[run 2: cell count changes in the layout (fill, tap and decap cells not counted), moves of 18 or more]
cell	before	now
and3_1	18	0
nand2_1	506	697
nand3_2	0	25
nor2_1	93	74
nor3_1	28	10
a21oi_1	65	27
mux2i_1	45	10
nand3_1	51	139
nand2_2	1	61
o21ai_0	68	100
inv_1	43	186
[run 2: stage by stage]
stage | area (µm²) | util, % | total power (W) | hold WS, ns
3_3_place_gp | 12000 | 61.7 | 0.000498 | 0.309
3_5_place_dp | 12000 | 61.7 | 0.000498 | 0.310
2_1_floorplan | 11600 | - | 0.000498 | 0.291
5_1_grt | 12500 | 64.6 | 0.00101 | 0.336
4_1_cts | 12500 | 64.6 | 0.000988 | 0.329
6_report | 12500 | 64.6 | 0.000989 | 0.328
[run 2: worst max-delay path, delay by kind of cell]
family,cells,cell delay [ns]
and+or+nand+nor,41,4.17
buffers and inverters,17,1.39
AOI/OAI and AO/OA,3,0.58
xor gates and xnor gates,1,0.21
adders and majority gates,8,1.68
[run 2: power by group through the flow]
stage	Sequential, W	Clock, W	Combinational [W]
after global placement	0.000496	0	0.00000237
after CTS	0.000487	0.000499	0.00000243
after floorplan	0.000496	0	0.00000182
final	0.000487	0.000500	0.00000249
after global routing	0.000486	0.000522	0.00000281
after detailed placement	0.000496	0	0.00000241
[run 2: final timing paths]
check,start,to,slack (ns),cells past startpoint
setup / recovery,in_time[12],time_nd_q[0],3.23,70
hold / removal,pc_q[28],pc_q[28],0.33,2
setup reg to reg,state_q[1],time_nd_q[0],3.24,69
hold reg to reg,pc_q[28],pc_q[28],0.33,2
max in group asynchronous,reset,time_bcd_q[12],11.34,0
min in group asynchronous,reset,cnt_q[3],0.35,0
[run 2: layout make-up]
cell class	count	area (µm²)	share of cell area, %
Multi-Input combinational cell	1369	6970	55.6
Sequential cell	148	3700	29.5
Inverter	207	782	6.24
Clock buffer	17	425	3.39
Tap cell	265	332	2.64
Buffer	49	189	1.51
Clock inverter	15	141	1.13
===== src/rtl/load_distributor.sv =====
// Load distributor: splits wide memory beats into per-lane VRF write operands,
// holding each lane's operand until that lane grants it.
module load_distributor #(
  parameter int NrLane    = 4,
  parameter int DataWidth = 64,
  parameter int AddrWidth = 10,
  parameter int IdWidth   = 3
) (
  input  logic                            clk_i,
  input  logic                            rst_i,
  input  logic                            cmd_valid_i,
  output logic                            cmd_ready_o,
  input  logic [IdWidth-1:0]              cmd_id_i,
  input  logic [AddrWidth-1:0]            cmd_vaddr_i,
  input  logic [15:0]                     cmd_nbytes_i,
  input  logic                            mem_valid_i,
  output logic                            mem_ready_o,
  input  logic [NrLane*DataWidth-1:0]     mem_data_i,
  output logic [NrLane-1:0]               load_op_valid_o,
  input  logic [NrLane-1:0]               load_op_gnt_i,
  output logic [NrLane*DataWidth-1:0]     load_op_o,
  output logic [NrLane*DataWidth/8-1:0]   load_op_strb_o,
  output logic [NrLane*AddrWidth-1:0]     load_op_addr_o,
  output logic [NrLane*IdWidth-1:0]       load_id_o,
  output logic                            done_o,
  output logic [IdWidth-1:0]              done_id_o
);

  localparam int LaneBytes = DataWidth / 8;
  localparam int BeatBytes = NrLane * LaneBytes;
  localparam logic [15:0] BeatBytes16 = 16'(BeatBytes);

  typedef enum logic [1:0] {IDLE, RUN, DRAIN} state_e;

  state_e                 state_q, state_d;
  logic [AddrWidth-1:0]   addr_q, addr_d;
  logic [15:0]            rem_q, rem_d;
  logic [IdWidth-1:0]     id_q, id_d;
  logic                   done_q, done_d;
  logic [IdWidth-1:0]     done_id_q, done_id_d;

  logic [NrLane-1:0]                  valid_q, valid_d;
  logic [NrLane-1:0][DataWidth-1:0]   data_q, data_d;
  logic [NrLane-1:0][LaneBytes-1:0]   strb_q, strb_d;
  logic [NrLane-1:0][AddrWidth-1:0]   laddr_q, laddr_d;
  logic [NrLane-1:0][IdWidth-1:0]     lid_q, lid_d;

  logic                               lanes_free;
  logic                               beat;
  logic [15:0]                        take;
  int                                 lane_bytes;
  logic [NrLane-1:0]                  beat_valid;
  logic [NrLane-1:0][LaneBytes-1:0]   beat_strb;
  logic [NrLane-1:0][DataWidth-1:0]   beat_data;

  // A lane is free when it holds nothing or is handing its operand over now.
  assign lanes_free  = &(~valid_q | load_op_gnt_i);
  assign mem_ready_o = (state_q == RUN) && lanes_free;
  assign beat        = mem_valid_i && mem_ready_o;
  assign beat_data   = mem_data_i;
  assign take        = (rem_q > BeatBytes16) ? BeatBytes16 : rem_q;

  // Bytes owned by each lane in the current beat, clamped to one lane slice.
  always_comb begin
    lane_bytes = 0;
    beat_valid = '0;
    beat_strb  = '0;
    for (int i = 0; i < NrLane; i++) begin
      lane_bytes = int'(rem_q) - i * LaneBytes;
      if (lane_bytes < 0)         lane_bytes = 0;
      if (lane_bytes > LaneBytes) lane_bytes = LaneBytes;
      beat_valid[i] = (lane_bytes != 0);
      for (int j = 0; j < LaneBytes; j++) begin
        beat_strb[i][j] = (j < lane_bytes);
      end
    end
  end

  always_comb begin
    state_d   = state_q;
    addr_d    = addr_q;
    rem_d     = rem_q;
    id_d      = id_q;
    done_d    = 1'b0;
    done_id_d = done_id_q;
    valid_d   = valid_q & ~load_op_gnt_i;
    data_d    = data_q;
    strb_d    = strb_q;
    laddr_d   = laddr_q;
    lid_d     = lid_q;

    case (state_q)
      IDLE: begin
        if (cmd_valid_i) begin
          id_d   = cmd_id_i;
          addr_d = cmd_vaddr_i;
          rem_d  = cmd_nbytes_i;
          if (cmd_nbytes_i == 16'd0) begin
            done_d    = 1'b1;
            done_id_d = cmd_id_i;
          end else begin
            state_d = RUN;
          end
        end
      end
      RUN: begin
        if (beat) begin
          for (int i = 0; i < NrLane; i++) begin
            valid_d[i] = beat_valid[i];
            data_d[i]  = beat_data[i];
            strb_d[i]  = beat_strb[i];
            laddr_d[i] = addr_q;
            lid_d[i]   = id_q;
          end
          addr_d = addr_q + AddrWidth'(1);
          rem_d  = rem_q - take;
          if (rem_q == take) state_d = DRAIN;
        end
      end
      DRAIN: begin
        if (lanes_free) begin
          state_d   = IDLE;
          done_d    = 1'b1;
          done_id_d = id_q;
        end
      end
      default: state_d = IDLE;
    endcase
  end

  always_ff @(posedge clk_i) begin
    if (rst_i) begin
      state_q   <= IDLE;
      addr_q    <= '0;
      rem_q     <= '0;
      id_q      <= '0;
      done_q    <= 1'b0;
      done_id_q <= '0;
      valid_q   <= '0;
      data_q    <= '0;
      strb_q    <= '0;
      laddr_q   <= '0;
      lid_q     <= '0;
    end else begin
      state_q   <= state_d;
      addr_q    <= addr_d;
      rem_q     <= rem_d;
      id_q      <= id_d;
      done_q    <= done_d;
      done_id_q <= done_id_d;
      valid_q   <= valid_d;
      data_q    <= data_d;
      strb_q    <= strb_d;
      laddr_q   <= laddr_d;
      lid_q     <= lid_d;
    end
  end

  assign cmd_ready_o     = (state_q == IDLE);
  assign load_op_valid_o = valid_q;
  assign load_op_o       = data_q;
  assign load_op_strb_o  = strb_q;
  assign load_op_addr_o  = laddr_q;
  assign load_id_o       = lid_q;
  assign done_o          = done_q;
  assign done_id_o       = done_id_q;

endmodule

......

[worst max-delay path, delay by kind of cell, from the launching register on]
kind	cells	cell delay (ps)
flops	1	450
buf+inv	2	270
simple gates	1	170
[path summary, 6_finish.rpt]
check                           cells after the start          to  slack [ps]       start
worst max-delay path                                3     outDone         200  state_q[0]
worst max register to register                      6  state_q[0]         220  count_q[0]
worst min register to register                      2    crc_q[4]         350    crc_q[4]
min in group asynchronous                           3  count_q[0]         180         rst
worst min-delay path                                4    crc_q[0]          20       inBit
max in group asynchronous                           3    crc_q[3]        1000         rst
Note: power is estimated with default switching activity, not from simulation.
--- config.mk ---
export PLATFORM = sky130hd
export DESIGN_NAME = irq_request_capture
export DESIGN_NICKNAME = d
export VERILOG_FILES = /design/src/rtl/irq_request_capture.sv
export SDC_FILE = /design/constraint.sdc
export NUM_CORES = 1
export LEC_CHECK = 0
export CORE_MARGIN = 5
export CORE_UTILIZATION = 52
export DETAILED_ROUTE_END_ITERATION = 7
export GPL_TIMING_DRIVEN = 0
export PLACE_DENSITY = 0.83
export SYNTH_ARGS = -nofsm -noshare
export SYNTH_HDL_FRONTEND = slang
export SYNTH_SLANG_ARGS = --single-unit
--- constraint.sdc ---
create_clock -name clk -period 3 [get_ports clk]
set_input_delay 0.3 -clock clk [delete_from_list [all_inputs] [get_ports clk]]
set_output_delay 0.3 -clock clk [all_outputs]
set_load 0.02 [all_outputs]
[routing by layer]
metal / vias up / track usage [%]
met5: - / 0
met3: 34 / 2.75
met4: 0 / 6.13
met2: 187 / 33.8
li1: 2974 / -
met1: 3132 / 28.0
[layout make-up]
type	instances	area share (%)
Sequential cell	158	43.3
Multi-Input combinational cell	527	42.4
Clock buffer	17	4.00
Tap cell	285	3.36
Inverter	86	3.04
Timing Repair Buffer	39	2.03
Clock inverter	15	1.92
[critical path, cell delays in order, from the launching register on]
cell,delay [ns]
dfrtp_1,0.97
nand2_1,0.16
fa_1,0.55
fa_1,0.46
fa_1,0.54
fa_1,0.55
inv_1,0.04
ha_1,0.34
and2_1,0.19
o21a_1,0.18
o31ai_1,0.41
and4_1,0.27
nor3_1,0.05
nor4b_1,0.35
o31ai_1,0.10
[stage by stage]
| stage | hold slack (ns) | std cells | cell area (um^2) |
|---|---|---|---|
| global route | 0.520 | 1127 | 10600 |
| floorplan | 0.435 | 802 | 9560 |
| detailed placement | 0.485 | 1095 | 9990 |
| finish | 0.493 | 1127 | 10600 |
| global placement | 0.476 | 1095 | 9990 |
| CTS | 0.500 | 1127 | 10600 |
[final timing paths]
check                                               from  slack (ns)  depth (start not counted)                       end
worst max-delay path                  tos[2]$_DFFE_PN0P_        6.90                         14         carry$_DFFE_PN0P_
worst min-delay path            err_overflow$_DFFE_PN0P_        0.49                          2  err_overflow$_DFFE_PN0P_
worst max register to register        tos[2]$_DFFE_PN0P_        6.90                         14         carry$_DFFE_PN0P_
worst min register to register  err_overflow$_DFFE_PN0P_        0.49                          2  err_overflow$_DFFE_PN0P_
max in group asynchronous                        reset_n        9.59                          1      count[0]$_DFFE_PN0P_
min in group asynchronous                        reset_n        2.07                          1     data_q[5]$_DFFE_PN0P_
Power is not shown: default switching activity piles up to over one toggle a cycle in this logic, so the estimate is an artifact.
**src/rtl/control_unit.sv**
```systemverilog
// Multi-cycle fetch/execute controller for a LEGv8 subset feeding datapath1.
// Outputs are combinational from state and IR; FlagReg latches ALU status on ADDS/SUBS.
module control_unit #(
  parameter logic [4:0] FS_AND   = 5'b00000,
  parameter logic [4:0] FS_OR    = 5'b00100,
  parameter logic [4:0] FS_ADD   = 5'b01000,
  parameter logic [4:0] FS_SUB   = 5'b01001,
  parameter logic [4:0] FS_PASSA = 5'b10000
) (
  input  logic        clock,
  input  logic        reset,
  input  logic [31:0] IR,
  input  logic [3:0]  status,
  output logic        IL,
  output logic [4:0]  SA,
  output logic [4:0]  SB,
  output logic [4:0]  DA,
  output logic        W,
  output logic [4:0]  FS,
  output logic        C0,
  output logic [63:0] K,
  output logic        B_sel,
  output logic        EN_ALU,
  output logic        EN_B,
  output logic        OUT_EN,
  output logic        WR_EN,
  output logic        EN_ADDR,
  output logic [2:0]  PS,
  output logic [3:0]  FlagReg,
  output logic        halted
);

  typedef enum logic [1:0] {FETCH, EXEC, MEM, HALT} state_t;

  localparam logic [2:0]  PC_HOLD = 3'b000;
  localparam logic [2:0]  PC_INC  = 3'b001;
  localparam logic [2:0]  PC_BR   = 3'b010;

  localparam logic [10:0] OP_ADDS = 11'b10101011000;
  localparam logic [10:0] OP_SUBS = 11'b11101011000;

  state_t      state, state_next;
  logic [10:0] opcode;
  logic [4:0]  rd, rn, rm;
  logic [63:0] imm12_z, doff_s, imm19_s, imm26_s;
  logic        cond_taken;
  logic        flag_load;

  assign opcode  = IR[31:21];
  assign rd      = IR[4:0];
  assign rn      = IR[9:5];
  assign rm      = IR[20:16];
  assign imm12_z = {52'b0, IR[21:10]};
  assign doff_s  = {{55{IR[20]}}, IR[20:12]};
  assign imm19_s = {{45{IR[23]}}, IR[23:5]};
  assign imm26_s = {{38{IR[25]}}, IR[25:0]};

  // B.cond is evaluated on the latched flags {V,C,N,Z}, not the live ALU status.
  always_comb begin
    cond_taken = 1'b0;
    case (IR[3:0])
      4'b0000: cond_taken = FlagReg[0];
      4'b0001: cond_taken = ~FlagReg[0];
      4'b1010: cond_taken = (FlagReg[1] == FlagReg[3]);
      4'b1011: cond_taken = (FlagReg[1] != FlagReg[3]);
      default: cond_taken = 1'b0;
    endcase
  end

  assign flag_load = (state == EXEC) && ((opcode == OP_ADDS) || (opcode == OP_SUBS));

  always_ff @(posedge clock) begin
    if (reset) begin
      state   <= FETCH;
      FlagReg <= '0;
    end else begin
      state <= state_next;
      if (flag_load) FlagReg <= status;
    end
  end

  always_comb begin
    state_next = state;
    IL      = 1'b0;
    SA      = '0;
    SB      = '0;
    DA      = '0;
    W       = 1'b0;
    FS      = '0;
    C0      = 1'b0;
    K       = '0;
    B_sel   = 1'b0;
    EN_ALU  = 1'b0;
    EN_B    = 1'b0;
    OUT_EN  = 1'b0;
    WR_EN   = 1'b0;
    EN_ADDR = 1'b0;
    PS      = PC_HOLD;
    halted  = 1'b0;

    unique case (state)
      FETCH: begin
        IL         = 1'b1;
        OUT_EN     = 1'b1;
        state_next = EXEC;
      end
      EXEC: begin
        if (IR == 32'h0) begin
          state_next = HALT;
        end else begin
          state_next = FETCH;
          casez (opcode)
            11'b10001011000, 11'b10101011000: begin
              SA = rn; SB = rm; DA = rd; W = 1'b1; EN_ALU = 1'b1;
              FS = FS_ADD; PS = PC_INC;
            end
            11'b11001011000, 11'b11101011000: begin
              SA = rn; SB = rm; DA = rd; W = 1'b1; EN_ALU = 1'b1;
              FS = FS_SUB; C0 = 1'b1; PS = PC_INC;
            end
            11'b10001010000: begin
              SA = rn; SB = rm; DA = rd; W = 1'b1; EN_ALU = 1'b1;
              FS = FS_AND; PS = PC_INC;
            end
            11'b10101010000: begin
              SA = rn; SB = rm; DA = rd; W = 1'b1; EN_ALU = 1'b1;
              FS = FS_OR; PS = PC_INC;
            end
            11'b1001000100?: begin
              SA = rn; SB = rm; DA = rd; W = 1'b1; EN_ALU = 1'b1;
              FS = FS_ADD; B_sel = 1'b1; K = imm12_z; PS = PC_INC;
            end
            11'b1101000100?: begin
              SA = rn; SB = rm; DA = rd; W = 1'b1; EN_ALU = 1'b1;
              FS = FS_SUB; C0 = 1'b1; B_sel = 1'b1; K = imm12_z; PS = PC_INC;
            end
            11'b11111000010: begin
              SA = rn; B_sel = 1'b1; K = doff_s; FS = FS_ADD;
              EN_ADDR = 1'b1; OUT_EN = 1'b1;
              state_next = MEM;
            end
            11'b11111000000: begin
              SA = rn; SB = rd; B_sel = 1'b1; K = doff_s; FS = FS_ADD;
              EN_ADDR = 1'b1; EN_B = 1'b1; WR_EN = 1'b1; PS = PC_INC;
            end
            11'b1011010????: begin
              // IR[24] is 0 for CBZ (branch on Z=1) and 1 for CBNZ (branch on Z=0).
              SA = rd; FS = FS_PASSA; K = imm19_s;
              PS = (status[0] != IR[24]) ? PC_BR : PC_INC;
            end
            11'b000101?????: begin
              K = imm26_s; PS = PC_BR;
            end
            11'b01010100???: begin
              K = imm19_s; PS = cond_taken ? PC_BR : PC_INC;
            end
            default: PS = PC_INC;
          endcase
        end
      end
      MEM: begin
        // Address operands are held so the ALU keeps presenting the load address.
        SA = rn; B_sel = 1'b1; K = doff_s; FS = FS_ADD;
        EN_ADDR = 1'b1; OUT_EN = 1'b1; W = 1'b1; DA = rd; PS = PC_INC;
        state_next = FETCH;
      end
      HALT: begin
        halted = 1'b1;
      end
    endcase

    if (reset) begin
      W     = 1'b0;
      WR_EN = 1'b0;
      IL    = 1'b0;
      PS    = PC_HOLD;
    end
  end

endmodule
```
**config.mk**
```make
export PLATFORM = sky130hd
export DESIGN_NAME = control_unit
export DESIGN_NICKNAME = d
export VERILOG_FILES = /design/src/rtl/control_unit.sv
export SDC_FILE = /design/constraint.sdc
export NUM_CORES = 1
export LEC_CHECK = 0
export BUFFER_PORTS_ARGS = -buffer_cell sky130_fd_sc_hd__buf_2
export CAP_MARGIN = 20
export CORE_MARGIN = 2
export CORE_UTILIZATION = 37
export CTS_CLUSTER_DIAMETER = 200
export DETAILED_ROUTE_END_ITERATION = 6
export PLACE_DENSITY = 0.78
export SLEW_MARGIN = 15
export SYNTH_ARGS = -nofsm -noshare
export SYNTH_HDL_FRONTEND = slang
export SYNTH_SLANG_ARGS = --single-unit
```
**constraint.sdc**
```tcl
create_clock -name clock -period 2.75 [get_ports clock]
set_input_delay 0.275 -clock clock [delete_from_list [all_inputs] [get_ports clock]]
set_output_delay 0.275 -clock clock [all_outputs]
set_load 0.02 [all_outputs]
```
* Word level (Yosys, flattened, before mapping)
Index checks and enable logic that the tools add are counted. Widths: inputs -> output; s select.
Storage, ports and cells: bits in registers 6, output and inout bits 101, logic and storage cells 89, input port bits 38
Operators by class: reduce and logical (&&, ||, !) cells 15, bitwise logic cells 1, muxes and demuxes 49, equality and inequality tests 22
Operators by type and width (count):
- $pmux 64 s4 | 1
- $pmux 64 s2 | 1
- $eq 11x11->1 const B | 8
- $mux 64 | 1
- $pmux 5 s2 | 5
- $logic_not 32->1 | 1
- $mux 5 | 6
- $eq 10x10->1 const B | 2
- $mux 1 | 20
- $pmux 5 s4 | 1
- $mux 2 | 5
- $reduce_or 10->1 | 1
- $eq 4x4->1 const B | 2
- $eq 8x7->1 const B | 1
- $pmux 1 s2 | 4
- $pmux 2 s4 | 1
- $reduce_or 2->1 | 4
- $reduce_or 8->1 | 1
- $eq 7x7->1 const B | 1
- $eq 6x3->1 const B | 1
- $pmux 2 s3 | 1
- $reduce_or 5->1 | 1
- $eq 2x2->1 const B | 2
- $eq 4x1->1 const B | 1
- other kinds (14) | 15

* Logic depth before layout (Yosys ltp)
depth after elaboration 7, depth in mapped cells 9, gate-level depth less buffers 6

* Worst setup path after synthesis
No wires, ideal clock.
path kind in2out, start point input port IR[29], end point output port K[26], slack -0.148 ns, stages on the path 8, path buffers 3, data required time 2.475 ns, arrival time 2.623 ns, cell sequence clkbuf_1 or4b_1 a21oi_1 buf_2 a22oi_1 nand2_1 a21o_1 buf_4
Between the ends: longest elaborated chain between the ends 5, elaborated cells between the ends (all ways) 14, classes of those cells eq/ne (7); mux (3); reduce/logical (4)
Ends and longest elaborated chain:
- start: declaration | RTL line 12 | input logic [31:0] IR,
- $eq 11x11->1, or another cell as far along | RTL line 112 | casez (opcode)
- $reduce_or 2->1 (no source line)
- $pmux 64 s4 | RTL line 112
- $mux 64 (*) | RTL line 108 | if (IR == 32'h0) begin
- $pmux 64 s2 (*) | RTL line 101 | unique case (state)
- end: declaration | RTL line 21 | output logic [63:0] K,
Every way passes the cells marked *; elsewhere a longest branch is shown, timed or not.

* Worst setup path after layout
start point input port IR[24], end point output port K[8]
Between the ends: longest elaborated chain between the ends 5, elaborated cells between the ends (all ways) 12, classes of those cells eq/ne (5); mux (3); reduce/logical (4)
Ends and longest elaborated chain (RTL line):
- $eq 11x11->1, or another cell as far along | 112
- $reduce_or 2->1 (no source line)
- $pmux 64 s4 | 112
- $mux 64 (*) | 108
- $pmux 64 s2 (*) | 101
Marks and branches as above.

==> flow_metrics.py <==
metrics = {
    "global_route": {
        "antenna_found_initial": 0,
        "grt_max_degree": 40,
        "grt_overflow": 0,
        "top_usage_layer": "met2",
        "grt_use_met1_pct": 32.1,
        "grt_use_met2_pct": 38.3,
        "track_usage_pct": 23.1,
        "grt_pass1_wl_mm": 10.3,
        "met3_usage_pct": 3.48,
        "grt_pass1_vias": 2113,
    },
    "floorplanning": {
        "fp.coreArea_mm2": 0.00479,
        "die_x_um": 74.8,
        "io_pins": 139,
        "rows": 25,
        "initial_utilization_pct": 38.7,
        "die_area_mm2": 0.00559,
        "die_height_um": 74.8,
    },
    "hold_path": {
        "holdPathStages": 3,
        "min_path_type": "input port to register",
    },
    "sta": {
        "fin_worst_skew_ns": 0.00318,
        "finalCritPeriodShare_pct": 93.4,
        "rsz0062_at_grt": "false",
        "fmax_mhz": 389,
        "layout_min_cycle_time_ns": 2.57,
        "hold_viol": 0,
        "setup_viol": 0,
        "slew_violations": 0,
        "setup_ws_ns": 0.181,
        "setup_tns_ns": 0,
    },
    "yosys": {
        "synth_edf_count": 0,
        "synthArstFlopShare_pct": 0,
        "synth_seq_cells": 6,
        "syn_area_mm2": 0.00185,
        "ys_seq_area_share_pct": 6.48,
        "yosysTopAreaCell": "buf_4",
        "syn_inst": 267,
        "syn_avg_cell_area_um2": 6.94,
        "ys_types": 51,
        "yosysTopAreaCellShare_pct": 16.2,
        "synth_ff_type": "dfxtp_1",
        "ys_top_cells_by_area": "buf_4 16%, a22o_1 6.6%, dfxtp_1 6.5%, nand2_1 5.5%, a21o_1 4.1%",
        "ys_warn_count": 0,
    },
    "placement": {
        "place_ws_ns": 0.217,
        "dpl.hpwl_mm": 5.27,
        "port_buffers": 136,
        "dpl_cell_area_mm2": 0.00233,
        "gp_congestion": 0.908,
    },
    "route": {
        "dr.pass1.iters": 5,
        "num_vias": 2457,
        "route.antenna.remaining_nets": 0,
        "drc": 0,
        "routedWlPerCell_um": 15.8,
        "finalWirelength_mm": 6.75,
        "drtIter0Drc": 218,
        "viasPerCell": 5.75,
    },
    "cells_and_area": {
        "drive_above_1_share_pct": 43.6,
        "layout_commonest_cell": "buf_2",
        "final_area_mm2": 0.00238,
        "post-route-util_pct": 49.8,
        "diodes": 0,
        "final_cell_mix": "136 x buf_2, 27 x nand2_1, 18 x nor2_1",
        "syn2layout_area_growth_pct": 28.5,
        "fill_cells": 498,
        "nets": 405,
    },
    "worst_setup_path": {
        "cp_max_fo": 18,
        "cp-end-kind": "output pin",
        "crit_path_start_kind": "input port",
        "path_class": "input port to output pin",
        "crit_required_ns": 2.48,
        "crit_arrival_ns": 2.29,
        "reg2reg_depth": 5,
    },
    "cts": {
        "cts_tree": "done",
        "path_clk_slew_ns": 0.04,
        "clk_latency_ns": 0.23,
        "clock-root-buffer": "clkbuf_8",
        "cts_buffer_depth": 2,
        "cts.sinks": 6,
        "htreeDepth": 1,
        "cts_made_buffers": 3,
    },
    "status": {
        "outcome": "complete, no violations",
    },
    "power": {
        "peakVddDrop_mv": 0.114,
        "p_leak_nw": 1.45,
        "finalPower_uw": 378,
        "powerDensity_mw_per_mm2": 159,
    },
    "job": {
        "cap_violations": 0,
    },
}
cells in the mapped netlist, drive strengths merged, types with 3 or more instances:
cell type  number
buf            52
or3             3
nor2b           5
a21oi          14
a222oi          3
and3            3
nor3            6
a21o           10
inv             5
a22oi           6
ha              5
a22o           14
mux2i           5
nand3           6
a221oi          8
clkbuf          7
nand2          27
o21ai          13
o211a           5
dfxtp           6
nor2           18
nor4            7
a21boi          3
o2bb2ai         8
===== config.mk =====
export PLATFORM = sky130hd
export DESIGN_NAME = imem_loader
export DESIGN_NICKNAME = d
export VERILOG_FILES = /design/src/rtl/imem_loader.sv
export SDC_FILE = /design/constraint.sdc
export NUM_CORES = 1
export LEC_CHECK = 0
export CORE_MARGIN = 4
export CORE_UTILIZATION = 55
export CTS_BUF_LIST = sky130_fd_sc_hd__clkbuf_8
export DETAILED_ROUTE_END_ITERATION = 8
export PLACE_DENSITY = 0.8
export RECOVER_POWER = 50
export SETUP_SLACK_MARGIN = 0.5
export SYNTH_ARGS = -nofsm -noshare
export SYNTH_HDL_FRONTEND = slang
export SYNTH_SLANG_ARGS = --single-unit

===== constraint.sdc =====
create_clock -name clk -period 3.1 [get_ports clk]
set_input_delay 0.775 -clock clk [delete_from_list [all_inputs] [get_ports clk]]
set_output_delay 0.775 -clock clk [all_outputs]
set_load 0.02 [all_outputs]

......

> [Work to be completed] Exactly how many lines of the data above hold the word "group"? The number is the whole answer.

> [Solution for this problem] 7